Lipid Rafts and Caveolin-1 Coordinate Interleukin-1β (IL-1β)-dependent Activation of NFκB by Controlling Endocytosis of Nox2 and IL-1β Receptor 1 from the Plasma Membrane

Recent evidence suggests that signaling by the proinflammatory cytokine interleukin-1 beta (IL-1 beta) is dependent on reactive oxygen species derived from NADPH oxidase. Redox signaling in response to IL-1 beta is known to require endocytosis of its cognate receptor (IL-1R1) following ligand binding and the formation of redox-active signaling endosomes that contain Nox2 (also called redoxosomes). The consequent generation of reactive oxygen species by redoxosomes is responsible for the downstream recruitment of IL-1R1 effectors (IRAK, TRAF6, and I kappa B kinase kinases) and ultimately for activation of the transcription factor NF kappa B. Despite this knowledge of the signaling events that occur downstream of redoxosome formation, an understanding of the mechanisms that coordinate the genesis of redoxosomes following IL-1 beta stimulation has been lacking.

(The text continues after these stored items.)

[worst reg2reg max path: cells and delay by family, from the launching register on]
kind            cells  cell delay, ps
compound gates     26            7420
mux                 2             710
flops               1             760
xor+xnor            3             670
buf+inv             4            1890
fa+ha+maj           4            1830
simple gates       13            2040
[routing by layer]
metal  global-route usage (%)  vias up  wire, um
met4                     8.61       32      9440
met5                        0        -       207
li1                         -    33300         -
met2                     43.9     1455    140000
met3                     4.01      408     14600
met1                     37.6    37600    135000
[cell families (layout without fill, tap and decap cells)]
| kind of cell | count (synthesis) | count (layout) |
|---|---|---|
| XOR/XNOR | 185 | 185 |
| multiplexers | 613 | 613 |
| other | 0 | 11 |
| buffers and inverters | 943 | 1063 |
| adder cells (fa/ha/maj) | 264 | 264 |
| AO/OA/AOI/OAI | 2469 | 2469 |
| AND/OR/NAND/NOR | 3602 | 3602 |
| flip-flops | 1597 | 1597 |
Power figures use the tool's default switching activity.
$ cat config.mk
export PLATFORM = sky130hd
export DESIGN_NAME = bus_cycle_sequencer
export DESIGN_NICKNAME = d
export VERILOG_FILES = /design/src/phase_timer.v /design/src/bus_cycle_sequencer.v
export VERILOG_INCLUDE_DIRS = /design/src
export SDC_FILE = /design/constraint.sdc
export NUM_CORES = 1
export LEC_CHECK = 0
export BUFFER_PORTS_ARGS = -buffer_cell sky130_fd_sc_hd__buf_2
export CAP_MARGIN = 40
export CORE_ASPECT_RATIO = 1.5
export CORE_UTILIZATION = 50
export CTS_CLUSTER_SIZE = 12
export DETAILED_ROUTE_END_ITERATION = 12
export PLACE_DENSITY = 0.83
export RECOVER_POWER = 50
export SLEW_MARGIN = 20
export SYNTH_ARGS = -nofsm -noshare
export SYNTH_HDL_FRONTEND = slang
export SYNTH_SLANG_ARGS = --single-unit
$ cat constraint.sdc
create_clock -name pclk -period 3.1 [get_ports pclk]
set_input_delay 0.31 -clock pclk [delete_from_list [all_inputs] [get_ports pclk]]
set_output_delay 0.31 -clock pclk [all_outputs]
set_load 0.05 [all_outputs]
`src/logic/rri_consts.svh`:
```
// Offsets, reset values and field positions of the reset-value initializer
`ifndef RRI_CONSTS_SVH
`define RRI_CONSTS_SVH

// Register offsets on the register port
`define RRI_OFS_STACK_TOP_UPPER      5'h00
`define RRI_OFS_STACK_TOP_HIGH       5'h01
`define RRI_OFS_STACK_TOP_LOW        5'h02
`define RRI_OFS_RETURN_STACK_POINTER 5'h03
`define RRI_OFS_INTERRUPT_CONTROL    5'h04
`define RRI_OFS_PERIPHERAL_REQUEST   5'h05
`define RRI_OFS_TIMER2_PERIOD        5'h06
`define RRI_OFS_NVM_UNLOCK_SEQUENCE  5'h07
`define RRI_OFS_TIMER1_CONTROL       5'h08
`define RRI_OFS_RESET_CAUSE_STATUS   5'h09
`define RRI_OFS_OSCILLATOR_CONTROL   5'h0a
`define RRI_OFS_PORT_A_INPUT         5'h0b
`define RRI_OFS_PORT_A_OUTPUT_LATCH  5'h0c
`define RRI_OFS_PORT_A_DIRECTION     5'h0d
`define RRI_OFS_PORT_E_INPUT         5'h0e
`define RRI_OFS_PORT_E_OUTPUT_LATCH  5'h0f
`define RRI_OFS_SERIAL_TX_STATUS     5'h10
`define RRI_OFS_BAUD_RATE_CONTROL    5'h11
`define RRI_OFS_PORT_A_DIGITAL       5'h12

// Reset values and implemented-bit masks
`define RRI_RST_ALL_ZERO             8'h00
`define RRI_RST_ALL_ONES             8'hff
`define RRI_RST_TIMER1_MID_CLR       8'hbf
`define RRI_RST_SERIAL_TX            8'h02
`define RRI_MSK_SERIAL_TX            8'hf7
`define RRI_RST_BAUD_RATE            8'h50
`define RRI_MSK_BAUD_RATE            8'h5b
`define RRI_RST_PORT_A_DIGITAL       8'hd0
`define RRI_MSK_PORT_A_OSC_PINS      8'h3f
`define RRI_MSK_RESET_CAUSE          8'h9f
`define RRI_MSK_STACK_POINTER        8'hdf
`define RRI_MSK_STACK_TOP_UPPER      8'h1f
`define RRI_MSK_OSC_CONTROL_RW       8'hf7
`define RRI_RST_RESET_CAUSE          8'h1c
`define RRI_MSK_RESET_CAUSE_SW       8'h93
`define RRI_MSK_RESET_CAUSE_HW       8'h0c

// Field positions
`define RRI_BIT_HIGH_PRIORITY_GLOBAL_ENABLE                 7
`define RRI_BIT_LOW_PRIORITY_GLOBAL_ENABLE                 6
`define RRI_BIT_T1_MID_CLEAR         6
`define RRI_BIT_OSC_STATUS           3
`define RRI_BIT_IPEN                 7
`define RRI_BIT_RI                   4
`define RRI_BIT_TO                   3
`define RRI_BIT_PD                   2
`define RRI_BIT_POR                  1
`define RRI_BIT_BOR                  0
`define RRI_BIT_STK_FULL             7
`define RRI_BIT_STK_UNDER            6
`define RRI_BIT_PORT_E3              3

// Program counter values
`define RRI_PC_RESET                 21'h000000
`define RRI_PC_VEC_HIGH              21'h000008
`define RRI_PC_VEC_LOW               21'h000018
`define RRI_PC_STEP                  21'h000002

`endif

```
`src/logic/rri_pkg.sv`:
```
// Types shared by the reset-value initializer
package rri_pkg;

    // Initialization set chosen in a cycle
    typedef enum logic [1:0] {
        RRI_CLASS_NONE = 2'b00,
        RRI_CLASS_POR  = 2'b01,
        RRI_CLASS_MID  = 2'b10,
        RRI_CLASS_WAKE = 2'b11
    } rri_class_e;

    // Power state in which a pin reset lands
    typedef enum logic [1:0] {
        RRI_PM_FULL       = 2'b00,
        RRI_PM_RUN        = 2'b01,
        RRI_PM_IDLE_SLEEP = 2'b10
    } rri_power_e;

    // Reset and wake-up sources, one-cycle pulses on ref_clk
    typedef struct packed {
        logic power_on;
        logic brown_out;
        logic pin_reset;
        logic watchdog_reset;
        logic reset_instr;
        logic stack_full;
        logic stack_underflow;
        logic wake_watchdog;
        logic wake_interrupt;
    } rri_events_s;

    // Register port request
    typedef struct packed {
        logic [4:0] addr;
        logic [7:0] wdata;
        logic       wr;
        logic       rd;
    } rri_bus_req_s;

endpackage

```
`src/logic/rri_register_reset_initializer.sv`:
```
// Special function register file with reset-class dependent initialization
// Summary of operation
// - Three value sets: power-on, other resets, wake.
// - Retained bits keep value; unknown bits left alone.
// - Unimplemented bits always read as zero.
// - Interrupt or watchdog wake sets cause flags.
// - Interrupt wake with enable loads vector address.
// - Vectored interrupt wake copies PC into stack top.
// - Vectored interrupt wake advances return stack pointer.
// - Port A bits 7:6 need freeing oscillator mode.
// - Port E bit 3 needs reset pin disabled.
// - Small package: port E holds only bit 3.
// - Timer-2 period resets to all ones always.
// - Unlock sequence register always reads zero.
// - Timer-1 control: full clear, bit 6 on other resets.
// - Reset cause status follows the reset cause.
// - Oscillator control zero except conditional bit 3.
// - Port A input bits 5,3:0 read zero until set in the digital-enable mask.
// - Transmit status resets 0x02, bit 3 absent.
// - Baud control resets 0x50, bits 7,5,2 absent.
// - Power-on clears POR/BOR, sets RI/TO/PD.
`timescale 1ns/1ps
`default_nettype none
`include "rri_consts.svh"

module rri_register_reset_initializer
    import rri_pkg::*;
#(
    parameter bit SMALL_PACKAGE = 1'b0
) (
    // Clock and reset
    input  wire logic        ref_clk,
    input  wire logic        srst,
    // Reset and wake-up sources
    input  wire rri_events_s events,
    input  wire rri_power_e  power_mode,
    input  wire logic        wake_high_priority,
    input  wire logic [7:0]  wake_intcon_flags,
    input  wire logic [7:0]  wake_pir_flags,
    // Core state
    input  wire logic [20:0] pc_current,
    // Configuration levels
    input  wire logic        osc_frees_port_a_pins,
    input  wire logic        external_reset_pin_enabled,
    input  wire logic        osc_status_level,
    // Pins
    input  wire logic [7:0]  port_a_pins,
    input  wire logic [3:0]  port_e_pins,
    // Register port
    input  wire rri_bus_req_s bus_req,
    output logic [7:0]       bus_rdata,
    // Program counter load
    output logic             pc_load_valid,
    output logic [20:0]      pc_load_value
);

    rri_class_e  cls;
    logic        wake_vector;
    logic        wr;
    logic [7:0]  wd;
    logic [4:0]  wa;
    logic [7:0]  pa_s1_q, pa_s2_q, pa_s3_q, pa_filt_q;
    logic [3:0]  pe_s1_q, pe_s2_q, pe_s3_q, pe_filt_q;
    logic [7:0]  tos_u_q, tos_h_q, tos_l_q, return_stack_pointer_q;
    logic [7:0]  intcon_q, pir_q, t2_period_q, t1_control_q;
    logic [7:0]  reset_cause_status_q, osc_control_q, pa_latch_q, pa_dir_q, pa_digital_q;
    logic [3:0]  pe_latch_q;
    logic [7:0]  tx_status_q, baud_q;
    logic [7:0]  pa_gate, pa_read, pe_read;
    logic [3:0]  pe_gate;
    logic [7:0]  rdata_d;

    assign wr = bus_req.wr;
    assign wd = bus_req.wdata;
    assign wa = bus_req.addr;

    // Power-on and brown-out outrank all else; srst counts as power-on
    always_comb begin
        if (srst || events.power_on || events.brown_out) begin
            cls = RRI_CLASS_POR;
        end else if (events.pin_reset || events.watchdog_reset || events.reset_instr
                     || events.stack_full || events.stack_underflow) begin
            cls = RRI_CLASS_MID;
        end else if (events.wake_watchdog || events.wake_interrupt) begin
            cls = RRI_CLASS_WAKE;
        end else begin
            cls = RRI_CLASS_NONE;
        end
    end

    // Vectoring only for interrupt wake with a global enable set
    assign wake_vector = (cls == RRI_CLASS_WAKE) && events.wake_interrupt
                         && (intcon_q[`RRI_BIT_HIGH_PRIORITY_GLOBAL_ENABLE] || intcon_q[`RRI_BIT_LOW_PRIORITY_GLOBAL_ENABLE]);

    // Pin synchronisers; a change counts once stages two and three agree
    always_ff @(posedge ref_clk) begin
        pa_s1_q   <= port_a_pins;
        pa_s2_q   <= pa_s1_q;
        pa_s3_q   <= pa_s2_q;
        pa_filt_q <= (~(pa_s2_q ^ pa_s3_q) & pa_s3_q) | ((pa_s2_q ^ pa_s3_q) & pa_filt_q);
        pe_s1_q   <= port_e_pins;
        pe_s2_q   <= pe_s1_q;
        pe_s3_q   <= pe_s2_q;
        pe_filt_q <= (~(pe_s2_q ^ pe_s3_q) & pe_s3_q) | ((pe_s2_q ^ pe_s3_q) & pe_filt_q);
    end

    // Stack top: cleared on resets, loaded with the PC on vectored wake
    always_ff @(posedge ref_clk) begin
        if (cls == RRI_CLASS_POR || cls == RRI_CLASS_MID) begin
            tos_u_q <= `RRI_RST_ALL_ZERO;
            tos_h_q <= `RRI_RST_ALL_ZERO;
            tos_l_q <= `RRI_RST_ALL_ZERO;
        end else if (wake_vector) begin
            tos_u_q <= {3'h0, pc_current[20:16]};
            tos_h_q <= pc_current[15:8];
            tos_l_q <= pc_current[7:0];
        end else if (wr) begin
            if (wa == `RRI_OFS_STACK_TOP_UPPER) tos_u_q <= wd & `RRI_MSK_STACK_TOP_UPPER;
            if (wa == `RRI_OFS_STACK_TOP_HIGH)  tos_h_q <= wd;
            if (wa == `RRI_OFS_STACK_TOP_LOW)   tos_l_q <= wd;
        end
    end

    // Stack pointer: overflow flags kept across non-power resets
    always_ff @(posedge ref_clk) begin
        if (cls == RRI_CLASS_POR) begin
            return_stack_pointer_q <= `RRI_RST_ALL_ZERO;
        end else if (cls == RRI_CLASS_MID) begin
            return_stack_pointer_q[4:0] <= 5'h00;
            if (events.stack_full)      return_stack_pointer_q[`RRI_BIT_STK_FULL]  <= 1'b1;
            if (events.stack_underflow) return_stack_pointer_q[`RRI_BIT_STK_UNDER] <= 1'b1;
        end else if (wake_vector) begin
            return_stack_pointer_q[4:0] <= return_stack_pointer_q[4:0] + 5'h01;
        end else if (wr && wa == `RRI_OFS_RETURN_STACK_POINTER) begin
            return_stack_pointer_q <= wd & `RRI_MSK_STACK_POINTER;
        end
    end

    // Interrupt control and request flags; wake flags win over a write
    always_ff @(posedge ref_clk) begin
        if (cls == RRI_CLASS_POR) begin
            intcon_q <= `RRI_RST_ALL_ZERO;
            pir_q    <= `RRI_RST_ALL_ZERO;
        end else if (cls == RRI_CLASS_MID) begin
            intcon_q <= {7'h00, intcon_q[0]};
            pir_q    <= `RRI_RST_ALL_ZERO;
        end else begin
            if (cls == RRI_CLASS_WAKE) begin
                intcon_q <= ((wr && wa == `RRI_OFS_INTERRUPT_CONTROL) ? wd : intcon_q)
                            | wake_intcon_flags;
                pir_q    <= ((wr && wa == `RRI_OFS_PERIPHERAL_REQUEST) ? wd : pir_q)
                            | wake_pir_flags;
            end else if (wr) begin
                if (wa == `RRI_OFS_INTERRUPT_CONTROL)  intcon_q <= wd;
                if (wa == `RRI_OFS_PERIPHERAL_REQUEST) pir_q    <= wd;
            end
        end
    end

    // Timer-2 period: every reset and wake restores all ones
    always_ff @(posedge ref_clk) begin
        if (cls != RRI_CLASS_NONE) begin
            t2_period_q <= `RRI_RST_ALL_ONES;
        end else if (wr && wa == `RRI_OFS_TIMER2_PERIOD) begin
            t2_period_q <= wd;
        end
    end

    // Timer-1 control: full clear on power-on, one bit on other resets
    always_ff @(posedge ref_clk) begin
        if (cls == RRI_CLASS_POR) begin
            t1_control_q <= `RRI_RST_ALL_ZERO;
        end else if (cls == RRI_CLASS_MID) begin
            t1_control_q <= t1_control_q & `RRI_RST_TIMER1_MID_CLR;
        end else if (wr && wa == `RRI_OFS_TIMER1_CONTROL) begin
            t1_control_q <= wd;
        end
    end

    // Reset cause status; hardware events win over software writes
    always_ff @(posedge ref_clk) begin
        if (srst || events.power_on) begin
            reset_cause_status_q <= `RRI_RST_RESET_CAUSE;
        end else if (events.brown_out) begin
            reset_cause_status_q[`RRI_BIT_IPEN] <= 1'b0;
            reset_cause_status_q[`RRI_BIT_RI]   <= 1'b1;
            reset_cause_status_q[`RRI_BIT_TO]   <= 1'b1;
            reset_cause_status_q[`RRI_BIT_PD]   <= 1'b1;
            reset_cause_status_q[`RRI_BIT_BOR]  <= 1'b0;
        end else if (cls == RRI_CLASS_MID) begin
            reset_cause_status_q[`RRI_BIT_IPEN] <= 1'b0;
            if (events.reset_instr) reset_cause_status_q[`RRI_BIT_RI] <= 1'b0;
            if (events.watchdog_reset) reset_cause_status_q[`RRI_BIT_TO] <= 1'b0;
            if (events.pin_reset && power_mode != RRI_PM_FULL) reset_cause_status_q[`RRI_BIT_TO] <= 1'b1;
            if (events.pin_reset && power_mode == RRI_PM_IDLE_SLEEP) begin
                reset_cause_status_q[`RRI_BIT_PD] <= 1'b0;
            end
        end else if (cls == RRI_CLASS_WAKE) begin
            reset_cause_status_q[`RRI_BIT_PD] <= 1'b0;
            if (events.wake_watchdog) reset_cause_status_q[`RRI_BIT_TO] <= 1'b0;
        end else if (wr && wa == `RRI_OFS_RESET_CAUSE_STATUS) begin
            // Time-out and power-down bits are read-only
            reset_cause_status_q <= (wd & `RRI_MSK_RESET_CAUSE_SW) | (reset_cause_status_q & `RRI_MSK_RESET_CAUSE_HW);
        end
    end

    // Oscillator control; status bit follows the oscillator condition
    always_ff @(posedge ref_clk) begin
        if (cls == RRI_CLASS_POR || cls == RRI_CLASS_MID) begin
            osc_control_q <= `RRI_RST_ALL_ZERO;
        end else if (wr && wa == `RRI_OFS_OSCILLATOR_CONTROL) begin
            osc_control_q <= wd & `RRI_MSK_OSC_CONTROL_RW;
        end
    end

    // Port A latch, direction and digital-enable mask
    always_ff @(posedge ref_clk) begin
        if (srst) begin
            pa_latch_q <= `RRI_RST_ALL_ZERO; // Defined start for simulation only
        end else if (wr && wa == `RRI_OFS_PORT_A_OUTPUT_LATCH) begin
            pa_latch_q <= wd;
        end
    end

    always_ff @(posedge ref_clk) begin
        if (cls == RRI_CLASS_POR || cls == RRI_CLASS_MID) begin
            pa_dir_q     <= `RRI_RST_ALL_ONES;
            pa_digital_q <= `RRI_RST_PORT_A_DIGITAL;
        end else if (wr) begin
            if (wa == `RRI_OFS_PORT_A_DIRECTION) pa_dir_q     <= wd;
            if (wa == `RRI_OFS_PORT_A_DIGITAL)   pa_digital_q <= wd;
        end
    end

    // Port E latch: only gated bits are ever stored
    always_ff @(posedge ref_clk) begin
        if (srst) begin
            pe_latch_q <= 4'h0;
        end else if (wr && wa == `RRI_OFS_PORT_E_OUTPUT_LATCH) begin
            pe_latch_q <= wd[3:0] & pe_gate;
        end
    end

    // Serial transmit status and baud-rate control
    always_ff @(posedge ref_clk) begin
        if (cls == RRI_CLASS_POR || cls == RRI_CLASS_MID) begin
            tx_status_q <= `RRI_RST_SERIAL_TX;
            baud_q      <= `RRI_RST_BAUD_RATE;
        end else if (wr) begin
            if (wa == `RRI_OFS_SERIAL_TX_STATUS)  tx_status_q <= wd & `RRI_MSK_SERIAL_TX;
            if (wa == `RRI_OFS_BAUD_RATE_CONTROL) baud_q      <= wd & `RRI_MSK_BAUD_RATE;
        end
    end

    // Pin gating by oscillator mode, reset-pin use and package size
    assign pa_gate = osc_frees_port_a_pins ? `RRI_RST_ALL_ONES
                                           : `RRI_MSK_PORT_A_OSC_PINS;
    assign pe_gate = {~external_reset_pin_enabled,
                      SMALL_PACKAGE ? 3'h0 : 3'h7};
    assign pa_read = pa_filt_q & pa_digital_q & pa_gate;
    assign pe_read = {4'h0, pe_filt_q & pe_gate};

    // Read multiplexer; unmapped offsets read zero
    always_comb begin
        case (wa)
            `RRI_OFS_STACK_TOP_UPPER:      rdata_d = tos_u_q;
            `RRI_OFS_STACK_TOP_HIGH:       rdata_d = tos_h_q;
            `RRI_OFS_STACK_TOP_LOW:        rdata_d = tos_l_q;
            `RRI_OFS_RETURN_STACK_POINTER: rdata_d = return_stack_pointer_q;
            `RRI_OFS_INTERRUPT_CONTROL:    rdata_d = intcon_q;
            `RRI_OFS_PERIPHERAL_REQUEST:   rdata_d = pir_q;
            `RRI_OFS_TIMER2_PERIOD:        rdata_d = t2_period_q;
            `RRI_OFS_NVM_UNLOCK_SEQUENCE:  rdata_d = `RRI_RST_ALL_ZERO;
            `RRI_OFS_TIMER1_CONTROL:       rdata_d = t1_control_q;
            `RRI_OFS_RESET_CAUSE_STATUS:   rdata_d = reset_cause_status_q & `RRI_MSK_RESET_CAUSE;
            `RRI_OFS_OSCILLATOR_CONTROL:   rdata_d = osc_control_q
                                               | {4'h0, osc_status_level, 3'h0};
            `RRI_OFS_PORT_A_INPUT:         rdata_d = pa_read;
            `RRI_OFS_PORT_A_OUTPUT_LATCH:  rdata_d = pa_latch_q & pa_gate;
            `RRI_OFS_PORT_A_DIRECTION:     rdata_d = pa_dir_q & pa_gate;
            `RRI_OFS_PORT_E_INPUT:         rdata_d = pe_read;
            `RRI_OFS_PORT_E_OUTPUT_LATCH:  rdata_d = {4'h0, pe_latch_q & pe_gate};
            `RRI_OFS_SERIAL_TX_STATUS:     rdata_d = tx_status_q;
            `RRI_OFS_BAUD_RATE_CONTROL:    rdata_d = baud_q;
            `RRI_OFS_PORT_A_DIGITAL:       rdata_d = pa_digital_q;
            default:                       rdata_d = `RRI_RST_ALL_ZERO;
        endcase
    end

    // Read data stands in the cycle after the strobe only
    always_ff @(posedge ref_clk) begin
        if (srst) begin
            bus_rdata <= `RRI_RST_ALL_ZERO;
        end else begin
            bus_rdata <= bus_req.rd ? rdata_d : `RRI_RST_ALL_ZERO;
        end
    end

    // Program counter load on every reset and wake
    always_ff @(posedge ref_clk) begin
        if (srst) begin
            pc_load_valid <= 1'b1;
            pc_load_value <= `RRI_PC_RESET;
        end else begin
            pc_load_valid <= (cls != RRI_CLASS_NONE);
            if (cls == RRI_CLASS_POR || cls == RRI_CLASS_MID) begin
                pc_load_value <= `RRI_PC_RESET;
            end else if (wake_vector) begin
                pc_load_value <= wake_high_priority ? `RRI_PC_VEC_HIGH
                                                    : `RRI_PC_VEC_LOW;
            end else if (cls == RRI_CLASS_WAKE) begin
                pc_load_value <= pc_current + `RRI_PC_STEP;
            end
        end
    end

endmodule
`default_nettype wire

```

Here, we demonstrate that lipid rafts play an important role in this process. We show that Nox2 and IL-1R1 localize to plasma membrane lipid rafts in the unstimulated state and that IL-1 beta signals caveolin-1-dependent endocytosis of both proteins into the redoxosome. We also show that inhibiting lipid raft-mediated endocytosis prevents NF kappa B activation. Finally, we demonstrate that Vav1, a Rac1 guanine exchange factor and activator of Nox2, is recruited to lipid rafts following IL-1 beta stimulation and that it is required for NF kappa B activation. Our results fill in an important mechanistic gap in the understanding of early IL-1R1 and Nox2 signaling events that control NF kappa B activation, a redox-dependent process important in inflammation.